=== WHAT IS EXPECTED ===
In the listing beneath this line, copy exactly the lines starting with the one containing "end else if (cls_a == FP_INF" and going on through the one containing "vld_p3_q <= 1'b0;".

*** Begin section ***

### config.mk
export PLATFORM = sky130hd
export DESIGN_NAME = mul_float_pipe
export DESIGN_NICKNAME = d
export VERILOG_FILES = /design/src/rtl/fp_pkg.sv /design/src/rtl/fp_round_pack.sv /design/src/rtl/mul_float_pipe.sv
export SDC_FILE = /design/constraint.sdc
export NUM_CORES = 2
export LEC_CHECK = 0
export ABC_AREA = 1
export CORE_ASPECT_RATIO = 0.75
export CORE_MARGIN = 4
export CORE_UTILIZATION = 33
export CTS_CLUSTER_DIAMETER = 40
export DETAILED_ROUTE_END_ITERATION = 7
export PLACE_DENSITY = 0.58
export SLEW_MARGIN = 10
export SYNTH_ARGS = -nofsm -noshare
export SYNTH_HDL_FRONTEND = slang
export SYNTH_HIERARCHICAL = 1
export SYNTH_SLANG_ARGS = --single-unit
### constraint.sdc
create_clock -name clk -period 5.9 [get_ports clk]
set_clock_uncertainty 0.1 [all_clocks]
set_input_delay 1.18 -clock clk [delete_from_list [all_inputs] [get_ports clk]]
set_output_delay 1.18 -clock clk [all_outputs]
set_load 0.02 [all_outputs]
### src/rtl/fp_pkg.sv
// Shared floating-point helpers: operand class encoding, exception flag bit
// positions, and format-dependent constants derived from EXP_W/MAN_W.
package fp_pkg;

    typedef enum logic [1:0] {
        FP_ZERO = 2'd0,
        FP_NORM = 2'd1,
        FP_INF  = 2'd2,
        FP_NAN  = 2'd3
    } fp_class_e;

    localparam int FLG_INVALID = 3;
    localparam int FLG_OVF     = 2;
    localparam int FLG_UNF     = 1;
    localparam int FLG_INX     = 0;

    function automatic int fp_bias(input int exp_w);
        return (1 << (exp_w - 1)) - 1;
    endfunction

    // Returned right-aligned in a wide word; callers size-cast to their format.
    function automatic logic [127:0] fp_qnan(input int exp_w, input int man_w);
        logic [127:0] one;
        one = 128'd1;
        return (((one << exp_w) - one) << man_w) | (one << (man_w - 1));
    endfunction

endpackage

### src/rtl/fp_round_pack.sv
// Normalise, round-to-nearest-even and pack a raw mantissa product; special
// operand classes decided upstream override the arithmetic result.
module fp_round_pack
    import fp_pkg::*;
#(
    parameter int EXP_W = 8,
    parameter int MAN_W = 23
) (
    input  logic                    sign_i,
    input  logic signed [EXP_W+1:0] exp_i,
    input  logic [2*MAN_W+1:0]      prod_i,
    input  fp_class_e               cls_i,
    input  logic                    invalid_i,
    output logic [EXP_W+MAN_W:0]    word_o,
    output logic [3:0]              flags_o
);

    localparam int W   = 1 + EXP_W + MAN_W;
    localparam int EW2 = EXP_W + 2;
    localparam int PW  = 2 * MAN_W + 2;

    localparam logic signed [EW2-1:0] E_ONE  = EW2'(1);
    localparam logic signed [EW2-1:0] E_ZERO = '0;
    localparam logic signed [EW2-1:0] E_MAX  = EW2'((1 << EXP_W) - 1);
    localparam logic [W-1:0]          QNAN   = W'(fp_qnan(EXP_W, MAN_W));

    function automatic logic rne_inc(input logic lsb, input logic guard, input logic sticky);
        return guard && (sticky || lsb);
    endfunction

    logic                  hi;
    logic [MAN_W-1:0]      frac_k;
    logic                  guard;
    logic                  sticky;
    logic [MAN_W:0]        frac_r;
    logic signed [EW2-1:0] exp_r;

    always_comb begin
        hi = prod_i[PW-1];
        if (hi) begin
            frac_k = prod_i[PW-2 -: MAN_W];
            guard  = prod_i[MAN_W];
            sticky = |prod_i[MAN_W-1:0];
        end else begin
            frac_k = prod_i[PW-3 -: MAN_W];
            guard  = prod_i[MAN_W-1];
            sticky = |prod_i[MAN_W-2:0];
        end
        // A rounding carry leaves the fraction at zero and bumps the exponent.
        frac_r = {1'b0, frac_k} + {{MAN_W{1'b0}}, rne_inc(frac_k[0], guard, sticky)};
        exp_r  = exp_i + (hi ? E_ONE : E_ZERO) + (frac_r[MAN_W] ? E_ONE : E_ZERO);

        word_o  = '0;
        flags_o = '0;
        case (cls_i)
            FP_NAN: begin
                word_o               = QNAN;
                flags_o[FLG_INVALID] = invalid_i;
            end
            FP_INF:  word_o = {sign_i, {EXP_W{1'b1}}, {MAN_W{1'b0}}};
            FP_ZERO: word_o = {sign_i, {(W-1){1'b0}}};
            default: begin
                if (exp_r <= E_ZERO) begin
                    word_o           = {sign_i, {(W-1){1'b0}}};
                    flags_o[FLG_UNF] = 1'b1;
                    flags_o[FLG_INX] = 1'b1;
                end else if (exp_r >= E_MAX) begin
                    word_o           = {sign_i, {EXP_W{1'b1}}, {MAN_W{1'b0}}};
                    flags_o[FLG_OVF] = 1'b1;
                    flags_o[FLG_INX] = 1'b1;
                end else begin
                    word_o           = {sign_i, exp_r[EXP_W-1:0], frac_r[MAN_W-1:0]};
                    flags_o[FLG_INX] = guard | sticky;
                end
            end
        endcase
    end

endmodule

### src/rtl/mul_float_pipe.sv
// Three-stage IEEE-754-style multiplier (unpack / mantissa multiply / round+pack)
// with valid/ready flow control; any output stall freezes the whole pipe.
module mul_float_pipe
    import fp_pkg::*;
#(
    parameter int EXP_W = 8,
    parameter int MAN_W = 23
) (
    input  logic                     clk,
    input  logic                     rst_n,
    input  logic                     in_valid,
    output logic                     in_ready,
    input  logic [EXP_W+MAN_W:0]     a,
    input  logic [EXP_W+MAN_W:0]     b,
    output logic                     out_valid,
    input  logic                     out_ready,
    output logic [EXP_W+MAN_W:0]     c,
    output logic [3:0]               flags
);

    localparam int W   = 1 + EXP_W + MAN_W;
    localparam int EW2 = EXP_W + 2;
    localparam int PW  = 2 * MAN_W + 2;

    localparam logic signed [EW2-1:0] BIAS = EW2'(fp_bias(EXP_W));

    function automatic fp_class_e classify(input logic [EXP_W-1:0] e, input logic [MAN_W-1:0] f);
        if (e == '0)
            return FP_ZERO;
        else if (&e)
            return (f == '0) ? FP_INF : FP_NAN;
        else
            return FP_NORM;
    endfunction

    logic                  stall;
    logic                  vld_p1_q, vld_p2_q, vld_p3_q;
    fp_class_e             cls_a, cls_b, cls_p1_d, cls_p1_q, cls_p2_q;
    logic                  inv_p1_d, inv_p1_q, inv_p2_q;
    logic                  sign_p1_q, sign_p2_q;
    logic signed [EW2-1:0] exp_p1_d, exp_p1_q, exp_p2_q;
    logic [MAN_W:0]        ma_p1_q, mb_p1_q;
    logic [PW-1:0]         prod_p2_q;
    logic [W-1:0]          rp_word, c_q;
    logic [3:0]            rp_flags, flags_q;

    assign stall     = vld_p3_q && !out_ready;
    assign in_ready  = !stall;
    assign out_valid = vld_p3_q;
    assign c         = c_q;
    assign flags     = flags_q;

    assign cls_a    = classify(a[W-2 -: EXP_W], a[MAN_W-1:0]);
    assign cls_b    = classify(b[W-2 -: EXP_W], b[MAN_W-1:0]);
    assign exp_p1_d = $signed({2'b00, a[W-2 -: EXP_W]}) + $signed({2'b00, b[W-2 -: EXP_W]}) - BIAS;

    always_comb begin
        cls_p1_d = FP_NORM;
        inv_p1_d = 1'b0;
        if (cls_a == FP_NAN || cls_b == FP_NAN) begin
            cls_p1_d = FP_NAN;
        end else if ((cls_a == FP_INF && cls_b == FP_ZERO) || (cls_a == FP_ZERO && cls_b == FP_INF)) begin
            cls_p1_d = FP_NAN;
            inv_p1_d = 1'b1;
        end else if (cls_a == FP_INF || cls_b == FP_INF) begin
            cls_p1_d = FP_INF;
        end else if (cls_a == FP_ZERO || cls_b == FP_ZERO) begin
            cls_p1_d = FP_ZERO;
        end
    end

    always_ff @(posedge clk) begin
        if (!rst_n) begin
            vld_p1_q <= 1'b0;
            vld_p2_q <= 1'b0;
            vld_p3_q <= 1'b0;
            c_q      <= '0;
            flags_q  <= '0;
        end else if (!stall) begin
            vld_p1_q <= in_valid;
            vld_p2_q <= vld_p1_q;
            vld_p3_q <= vld_p2_q;
            if (vld_p2_q) begin
                c_q     <= rp_word;
                flags_q <= rp_flags;
            end
        end
    end

    always_ff @(posedge clk) begin
        if (!stall) begin
            // S1: unpacked operands, class and biased exponent sum
            sign_p1_q <= a[W-1] ^ b[W-1];
            exp_p1_q  <= exp_p1_d;
            cls_p1_q  <= cls_p1_d;
            inv_p1_q  <= inv_p1_d;
            ma_p1_q   <= {1'b1, a[MAN_W-1:0]};
            mb_p1_q   <= {1'b1, b[MAN_W-1:0]};
            // S2: full-width mantissa product
            sign_p2_q <= sign_p1_q;
            exp_p2_q  <= exp_p1_q;
            cls_p2_q  <= cls_p1_q;
            inv_p2_q  <= inv_p1_q;
            prod_p2_q <= PW'(ma_p1_q) * PW'(mb_p1_q);
        end
    end

    // S3: normalise, round and pack into the output register
    fp_round_pack #(
        .EXP_W(EXP_W),
        .MAN_W(MAN_W)
    ) u_round_pack (
        .sign_i    (sign_p2_q),
        .exp_i     (exp_p2_q),
        .prod_i    (prod_p2_q),
        .cls_i     (cls_p2_q),
        .invalid_i (inv_p2_q),
        .word_o    (rp_word),
        .flags_o   (rp_flags)
    );

endmodule
`src/rtl/vedic_mult_pipe.sv`:
```
// Pipelined WIDTH x WIDTH Vedic (Urdhva-Tiryagbhyam) multiplier with signed/unsigned
// mode, a pass-through tag and a valid/ready handshake on both sides.

// Recursive vertical-crosswise core: splits into four half-width products down to 2x2 cells.
module vedic_core #(
  parameter int unsigned N = 4
) (
  input  logic [N-1:0]   x,
  input  logic [N-1:0]   y,
  output logic [2*N-1:0] p
);
  generate
    if (N == 2) begin : g_cell
      logic t1, t2, c1, t3;
      assign t1 = x[1] & y[0];
      assign t2 = x[0] & y[1];
      assign c1 = t1 & t2;
      assign t3 = x[1] & y[1];
      assign p  = {t3 & c1, t3 ^ c1, t1 ^ t2, x[0] & y[0]};
    end else begin : g_split
      localparam int unsigned H = N / 2;
      logic [N-1:0] hh, hl, lh, ll;
      logic [N:0]   mid;

      vedic_core #(.N(H)) u_hh (.x(x[N-1:H]), .y(y[N-1:H]), .p(hh));
      vedic_core #(.N(H)) u_hl (.x(x[N-1:H]), .y(y[H-1:0]), .p(hl));
      vedic_core #(.N(H)) u_lh (.x(x[H-1:0]), .y(y[N-1:H]), .p(lh));
      vedic_core #(.N(H)) u_ll (.x(x[H-1:0]), .y(y[H-1:0]), .p(ll));

      assign mid = {1'b0, hl} + {1'b0, lh};
      assign p   = {hh, {N{1'b0}}}
                 + {{(H-1){1'b0}}, mid, {H{1'b0}}}
                 + {{N{1'b0}}, ll};
    end
  endgenerate
endmodule

module vedic_mult_pipe #(
  parameter int unsigned WIDTH = 8,
  parameter int unsigned TAG_W = 4
) (
  input  logic               clk,
  input  logic               rst_n,
  input  logic [WIDTH-1:0]   a,
  input  logic [WIDTH-1:0]   b,
  input  logic               signed_mode,
  input  logic [TAG_W-1:0]   tag_in,
  input  logic               in_valid,
  output logic               in_ready,
  output logic [2*WIDTH-1:0] c,
  output logic [TAG_W-1:0]   tag_out,
  output logic               out_valid,
  input  logic               out_ready
);
  localparam int unsigned HW = WIDTH / 2;
  localparam int unsigned PW = 2 * WIDTH;

  // Stage 1: sign and magnitudes
  logic             v1_q, v1_d;
  logic [TAG_W-1:0] tag1_q, tag1_d;
  logic             neg1_q, neg1_d;
  logic [WIDTH-1:0] ma_q, ma_d, mb_q, mb_d;
  // Stage 2: sub-products
  logic             v2_q, v2_d;
  logic [TAG_W-1:0] tag2_q, tag2_d;
  logic             neg2_q, neg2_d;
  logic [WIDTH-1:0] hh_q, hh_d, hl_q, hl_d, lh_q, lh_d, ll_q, ll_d;
  // Stage 3: result
  logic             v3_q, v3_d;
  logic [TAG_W-1:0] tag3_q, tag3_d;
  logic [PW-1:0]    c_q, c_d;

  logic             adv_c;
  logic [WIDTH-1:0] a_mag_c, b_mag_c;
  logic [WIDTH-1:0] hh_c, hl_c, lh_c, ll_c;
  logic [WIDTH:0]   mid_c;
  logic [PW-1:0]    p_c;

  assign adv_c    = !v3_q | out_ready;
  assign in_ready = adv_c;

  // Most negative operand maps to 2^(WIDTH-1), which still fits unsigned in WIDTH bits.
  assign a_mag_c = (signed_mode & a[WIDTH-1]) ? ({WIDTH{1'b0}} - a) : a;
  assign b_mag_c = (signed_mode & b[WIDTH-1]) ? ({WIDTH{1'b0}} - b) : b;

  vedic_core #(.N(HW)) u_hh (.x(ma_q[WIDTH-1:HW]), .y(mb_q[WIDTH-1:HW]), .p(hh_c));
  vedic_core #(.N(HW)) u_hl (.x(ma_q[WIDTH-1:HW]), .y(mb_q[HW-1:0]),     .p(hl_c));
  vedic_core #(.N(HW)) u_lh (.x(ma_q[HW-1:0]),     .y(mb_q[WIDTH-1:HW]), .p(lh_c));
  vedic_core #(.N(HW)) u_ll (.x(ma_q[HW-1:0]),     .y(mb_q[HW-1:0]),     .p(ll_c));

  assign mid_c = {1'b0, hl_q} + {1'b0, lh_q};
  assign p_c   = {hh_q, {WIDTH{1'b0}}}
               + {{(HW-1){1'b0}}, mid_c, {HW{1'b0}}}
               + {{WIDTH{1'b0}}, ll_q};

  // All three stages move together; a stalled output freezes the whole pipe.
  always_comb begin
    v1_d   = v1_q;   tag1_d = tag1_q; neg1_d = neg1_q; ma_d = ma_q; mb_d = mb_q;
    v2_d   = v2_q;   tag2_d = tag2_q; neg2_d = neg2_q;
    hh_d   = hh_q;   hl_d   = hl_q;   lh_d   = lh_q;   ll_d = ll_q;
    v3_d   = v3_q;   tag3_d = tag3_q; c_d    = c_q;
    if (adv_c) begin
      v1_d   = in_valid;
      tag1_d = tag_in;
      neg1_d = signed_mode & (a[WIDTH-1] ^ b[WIDTH-1]);
      ma_d   = a_mag_c;
      mb_d   = b_mag_c;
      v2_d   = v1_q;
      tag2_d = tag1_q;
      neg2_d = neg1_q;
      hh_d   = hh_c;
      hl_d   = hl_c;
      lh_d   = lh_c;
      ll_d   = ll_c;
      v3_d   = v2_q;
      tag3_d = tag2_q;
      c_d    = neg2_q ? ({PW{1'b0}} - p_c) : p_c;
    end
  end

  always_ff @(posedge clk) begin
    if (!rst_n) begin
      v1_q <= 1'b0; tag1_q <= '0; neg1_q <= 1'b0; ma_q <= '0; mb_q <= '0;
      v2_q <= 1'b0; tag2_q <= '0; neg2_q <= 1'b0;
      hh_q <= '0;   hl_q   <= '0; lh_q   <= '0;   ll_q <= '0;
      v3_q <= 1'b0; tag3_q <= '0; c_q    <= '0;
    end else begin
      v1_q <= v1_d; tag1_q <= tag1_d; neg1_q <= neg1_d; ma_q <= ma_d; mb_q <= mb_d;
      v2_q <= v2_d; tag2_q <= tag2_d; neg2_q <= neg2_d;
      hh_q <= hh_d; hl_q   <= hl_d;   lh_q   <= lh_d;   ll_q <= ll_d;
      v3_q <= v3_d; tag3_q <= tag3_d; c_q    <= c_d;
    end
  end

  assign c         = c_q;
  assign tag_out   = tag3_q;
  assign out_valid = v3_q;
endmodule

```
### config.mk
export PLATFORM = sky130hd
export DESIGN_NAME = fpu_op_sequencer
export DESIGN_NICKNAME = d
export VERILOG_FILES = /design/src/rtl/fpu_pkg.sv /design/src/rtl/fpu_field_pack.sv /design/src/rtl/fpu_op_sequencer.sv
export SDC_FILE = /design/constraint.sdc
export NUM_CORES = 1
export LEC_CHECK = 0
export ABC_CLOCK_PERIOD_IN_PS = 2520
export BUFFER_PORTS_ARGS = -buffer_cell sky130_fd_sc_hd__buf_2
export CORE_UTILIZATION = 48
export CTS_CLUSTER_DIAMETER = 120
export CTS_CLUSTER_SIZE = 30
export DETAILED_ROUTE_END_ITERATION = 16
export PLACE_DENSITY_LB_ADDON = 0.15
export SLEW_MARGIN = 20
export SYNTH_ARGS = -nofsm -noshare
export SYNTH_HDL_FRONTEND = slang
export SYNTH_HIERARCHICAL = 1
export SYNTH_SLANG_ARGS = --single-unit
### constraint.sdc
create_clock -name clk -period 2.52 [get_ports clk]
set_input_delay 0.504 -clock clk [delete_from_list [all_inputs] [get_ports clk]]
set_output_delay 0.504 -clock clk [all_outputs]
set_load 0.01 [all_outputs]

*** End section ***

=== COMPLETED TASK ===
        end else if (cls_a == FP_INF || cls_b == FP_INF) begin
            cls_p1_d = FP_INF;
        end else if (cls_a == FP_ZERO || cls_b == FP_ZERO) begin
            cls_p1_d = FP_ZERO;
        end
    end

    always_ff @(posedge clk) begin
        if (!rst_n) begin
            vld_p1_q <= 1'b0;
            vld_p2_q <= 1'b0;
            vld_p3_q <= 1'b0;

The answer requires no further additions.